- [Problem]:
Using the records that appear below, write out exactly the lines from the one with "-- metrics by" through the one with "(Power assumes the", keeping both end lines.

Stored data entries:
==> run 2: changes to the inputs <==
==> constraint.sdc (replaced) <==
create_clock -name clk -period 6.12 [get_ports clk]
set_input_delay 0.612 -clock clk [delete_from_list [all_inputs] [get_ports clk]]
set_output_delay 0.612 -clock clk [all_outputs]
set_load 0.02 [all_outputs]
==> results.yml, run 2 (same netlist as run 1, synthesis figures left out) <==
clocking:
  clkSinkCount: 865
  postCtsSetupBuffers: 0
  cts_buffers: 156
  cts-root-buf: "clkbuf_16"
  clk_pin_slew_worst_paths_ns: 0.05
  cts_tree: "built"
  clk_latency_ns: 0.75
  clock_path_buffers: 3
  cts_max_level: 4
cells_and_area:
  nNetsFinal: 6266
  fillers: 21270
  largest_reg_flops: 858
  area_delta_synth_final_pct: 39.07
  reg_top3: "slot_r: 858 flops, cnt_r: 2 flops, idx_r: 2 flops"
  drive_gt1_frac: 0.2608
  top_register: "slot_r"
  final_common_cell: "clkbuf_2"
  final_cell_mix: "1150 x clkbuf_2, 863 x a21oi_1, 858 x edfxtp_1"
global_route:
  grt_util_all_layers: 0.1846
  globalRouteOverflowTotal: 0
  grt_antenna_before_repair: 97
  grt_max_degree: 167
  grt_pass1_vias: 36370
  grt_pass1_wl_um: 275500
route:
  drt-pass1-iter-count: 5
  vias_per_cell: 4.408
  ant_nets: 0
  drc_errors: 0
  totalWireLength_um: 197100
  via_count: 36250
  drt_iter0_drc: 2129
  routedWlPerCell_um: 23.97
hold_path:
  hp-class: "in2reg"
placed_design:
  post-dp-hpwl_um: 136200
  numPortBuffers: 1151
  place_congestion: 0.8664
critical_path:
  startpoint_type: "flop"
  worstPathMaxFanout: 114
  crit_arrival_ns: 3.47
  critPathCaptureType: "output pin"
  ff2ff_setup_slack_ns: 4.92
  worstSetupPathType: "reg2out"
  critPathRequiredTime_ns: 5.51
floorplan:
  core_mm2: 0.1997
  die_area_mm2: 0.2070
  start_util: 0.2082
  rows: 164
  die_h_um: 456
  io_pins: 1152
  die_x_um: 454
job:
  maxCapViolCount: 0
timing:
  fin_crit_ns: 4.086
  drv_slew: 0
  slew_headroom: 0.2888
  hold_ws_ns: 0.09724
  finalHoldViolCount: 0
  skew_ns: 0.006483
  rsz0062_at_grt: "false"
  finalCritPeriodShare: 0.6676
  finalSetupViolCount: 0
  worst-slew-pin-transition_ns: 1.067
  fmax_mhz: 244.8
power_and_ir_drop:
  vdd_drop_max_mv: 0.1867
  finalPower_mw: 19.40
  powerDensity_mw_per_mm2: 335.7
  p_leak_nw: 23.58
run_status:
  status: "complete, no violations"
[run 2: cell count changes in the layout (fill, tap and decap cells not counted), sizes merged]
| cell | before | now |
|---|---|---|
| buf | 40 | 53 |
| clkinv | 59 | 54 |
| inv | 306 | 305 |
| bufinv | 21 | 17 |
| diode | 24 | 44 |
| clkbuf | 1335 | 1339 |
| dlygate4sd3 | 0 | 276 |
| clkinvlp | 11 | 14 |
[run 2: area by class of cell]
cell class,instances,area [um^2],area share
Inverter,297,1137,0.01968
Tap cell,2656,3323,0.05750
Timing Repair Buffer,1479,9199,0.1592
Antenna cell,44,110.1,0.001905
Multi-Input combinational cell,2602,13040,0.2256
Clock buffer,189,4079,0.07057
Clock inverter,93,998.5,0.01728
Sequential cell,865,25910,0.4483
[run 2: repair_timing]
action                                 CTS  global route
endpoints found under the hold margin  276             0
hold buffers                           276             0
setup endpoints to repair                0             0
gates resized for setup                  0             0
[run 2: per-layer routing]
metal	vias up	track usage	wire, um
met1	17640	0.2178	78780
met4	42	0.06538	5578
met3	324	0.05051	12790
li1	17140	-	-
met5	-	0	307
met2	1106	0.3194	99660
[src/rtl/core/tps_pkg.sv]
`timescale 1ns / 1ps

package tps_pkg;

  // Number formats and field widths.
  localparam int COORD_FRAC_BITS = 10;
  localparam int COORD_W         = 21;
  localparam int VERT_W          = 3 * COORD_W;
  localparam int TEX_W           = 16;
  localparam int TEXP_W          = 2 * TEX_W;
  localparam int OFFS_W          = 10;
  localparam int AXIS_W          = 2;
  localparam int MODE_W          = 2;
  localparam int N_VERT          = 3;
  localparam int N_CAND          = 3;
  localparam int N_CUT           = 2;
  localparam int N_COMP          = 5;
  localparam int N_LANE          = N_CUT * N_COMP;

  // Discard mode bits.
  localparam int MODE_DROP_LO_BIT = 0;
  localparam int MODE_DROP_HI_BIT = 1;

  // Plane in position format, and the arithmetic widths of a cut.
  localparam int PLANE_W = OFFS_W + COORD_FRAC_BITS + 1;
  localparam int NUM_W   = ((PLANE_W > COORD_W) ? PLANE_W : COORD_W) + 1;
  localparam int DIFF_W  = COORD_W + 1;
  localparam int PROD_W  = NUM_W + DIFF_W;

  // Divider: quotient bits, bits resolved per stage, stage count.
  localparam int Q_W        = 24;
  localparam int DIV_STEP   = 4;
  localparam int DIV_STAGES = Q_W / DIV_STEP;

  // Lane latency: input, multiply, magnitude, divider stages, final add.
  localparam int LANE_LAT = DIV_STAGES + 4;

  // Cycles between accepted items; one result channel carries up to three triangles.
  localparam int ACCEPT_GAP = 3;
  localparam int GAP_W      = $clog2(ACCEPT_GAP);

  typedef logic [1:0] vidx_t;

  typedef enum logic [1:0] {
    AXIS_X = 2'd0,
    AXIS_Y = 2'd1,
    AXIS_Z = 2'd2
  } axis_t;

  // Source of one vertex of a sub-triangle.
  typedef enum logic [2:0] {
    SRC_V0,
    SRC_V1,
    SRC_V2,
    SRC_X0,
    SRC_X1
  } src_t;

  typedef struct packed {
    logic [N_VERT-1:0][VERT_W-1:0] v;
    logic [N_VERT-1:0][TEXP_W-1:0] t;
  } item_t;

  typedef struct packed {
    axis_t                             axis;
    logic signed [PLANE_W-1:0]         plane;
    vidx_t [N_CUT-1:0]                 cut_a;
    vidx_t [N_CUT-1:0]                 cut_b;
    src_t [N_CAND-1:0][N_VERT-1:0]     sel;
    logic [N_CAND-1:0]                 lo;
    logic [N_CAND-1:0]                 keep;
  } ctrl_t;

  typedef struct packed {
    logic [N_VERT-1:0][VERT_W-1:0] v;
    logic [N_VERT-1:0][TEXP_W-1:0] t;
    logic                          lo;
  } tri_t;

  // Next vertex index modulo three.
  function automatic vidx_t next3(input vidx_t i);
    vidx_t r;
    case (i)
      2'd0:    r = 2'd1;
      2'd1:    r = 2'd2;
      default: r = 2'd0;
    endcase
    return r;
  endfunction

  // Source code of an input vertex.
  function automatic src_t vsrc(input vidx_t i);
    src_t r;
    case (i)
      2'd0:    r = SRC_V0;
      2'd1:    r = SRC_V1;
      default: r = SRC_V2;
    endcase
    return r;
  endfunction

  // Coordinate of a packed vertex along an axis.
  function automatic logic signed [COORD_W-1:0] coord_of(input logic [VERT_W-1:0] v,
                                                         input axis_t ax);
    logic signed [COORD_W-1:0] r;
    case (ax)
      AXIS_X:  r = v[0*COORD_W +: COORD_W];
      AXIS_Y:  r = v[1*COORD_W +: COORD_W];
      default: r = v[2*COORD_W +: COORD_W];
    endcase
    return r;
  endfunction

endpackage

--

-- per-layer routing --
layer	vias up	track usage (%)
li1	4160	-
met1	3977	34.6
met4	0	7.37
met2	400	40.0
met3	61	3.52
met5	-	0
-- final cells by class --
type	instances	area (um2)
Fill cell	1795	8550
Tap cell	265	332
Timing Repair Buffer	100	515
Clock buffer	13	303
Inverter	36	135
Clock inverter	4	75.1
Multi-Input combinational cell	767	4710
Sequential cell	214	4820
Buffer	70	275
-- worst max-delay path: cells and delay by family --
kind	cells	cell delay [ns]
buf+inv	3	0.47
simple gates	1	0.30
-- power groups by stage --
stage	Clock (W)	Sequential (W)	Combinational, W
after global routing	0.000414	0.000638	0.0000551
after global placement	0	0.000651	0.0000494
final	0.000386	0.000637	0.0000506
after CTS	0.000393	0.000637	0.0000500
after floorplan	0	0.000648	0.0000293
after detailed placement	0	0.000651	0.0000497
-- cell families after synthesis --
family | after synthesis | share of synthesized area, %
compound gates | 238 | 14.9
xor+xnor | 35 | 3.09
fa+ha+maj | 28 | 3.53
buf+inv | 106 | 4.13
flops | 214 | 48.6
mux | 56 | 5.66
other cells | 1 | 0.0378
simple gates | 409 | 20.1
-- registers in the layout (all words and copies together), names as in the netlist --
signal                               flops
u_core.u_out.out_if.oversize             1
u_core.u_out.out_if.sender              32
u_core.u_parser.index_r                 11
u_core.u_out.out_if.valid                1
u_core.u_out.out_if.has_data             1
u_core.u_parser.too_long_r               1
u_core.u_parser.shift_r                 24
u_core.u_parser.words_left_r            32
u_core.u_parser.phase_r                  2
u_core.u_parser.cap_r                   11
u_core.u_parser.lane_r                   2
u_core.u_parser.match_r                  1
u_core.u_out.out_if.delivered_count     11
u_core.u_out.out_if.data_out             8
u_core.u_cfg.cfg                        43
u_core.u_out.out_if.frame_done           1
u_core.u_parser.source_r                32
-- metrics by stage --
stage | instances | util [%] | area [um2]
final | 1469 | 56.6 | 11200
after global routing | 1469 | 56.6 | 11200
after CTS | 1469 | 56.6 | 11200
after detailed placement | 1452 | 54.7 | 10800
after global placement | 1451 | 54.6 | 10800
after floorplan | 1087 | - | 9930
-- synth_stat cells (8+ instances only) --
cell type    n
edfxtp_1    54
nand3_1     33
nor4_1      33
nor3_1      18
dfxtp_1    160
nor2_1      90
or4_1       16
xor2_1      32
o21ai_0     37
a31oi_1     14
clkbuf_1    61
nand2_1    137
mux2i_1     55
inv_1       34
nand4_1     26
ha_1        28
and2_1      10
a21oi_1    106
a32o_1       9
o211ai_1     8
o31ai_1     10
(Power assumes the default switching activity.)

- [Exercise solution]:
-- metrics by stage --
stage | instances | util [%] | area [um2]
final | 1469 | 56.6 | 11200
after global routing | 1469 | 56.6 | 11200
after CTS | 1469 | 56.6 | 11200
after detailed placement | 1452 | 54.7 | 10800
after global placement | 1451 | 54.6 | 10800
after floorplan | 1087 | - | 9930
-- synth_stat cells (8+ instances only) --
cell type    n
edfxtp_1    54
nand3_1     33
nor4_1      33
nor3_1      18
dfxtp_1    160
nor2_1      90
or4_1       16
xor2_1      32
o21ai_0     37
a31oi_1     14
clkbuf_1    61
nand2_1    137
mux2i_1     55
inv_1       34
nand4_1     26
ha_1        28
and2_1      10
a21oi_1    106
a32o_1       9
o211ai_1     8
o31ai_1     10
(Power assumes the default switching activity.)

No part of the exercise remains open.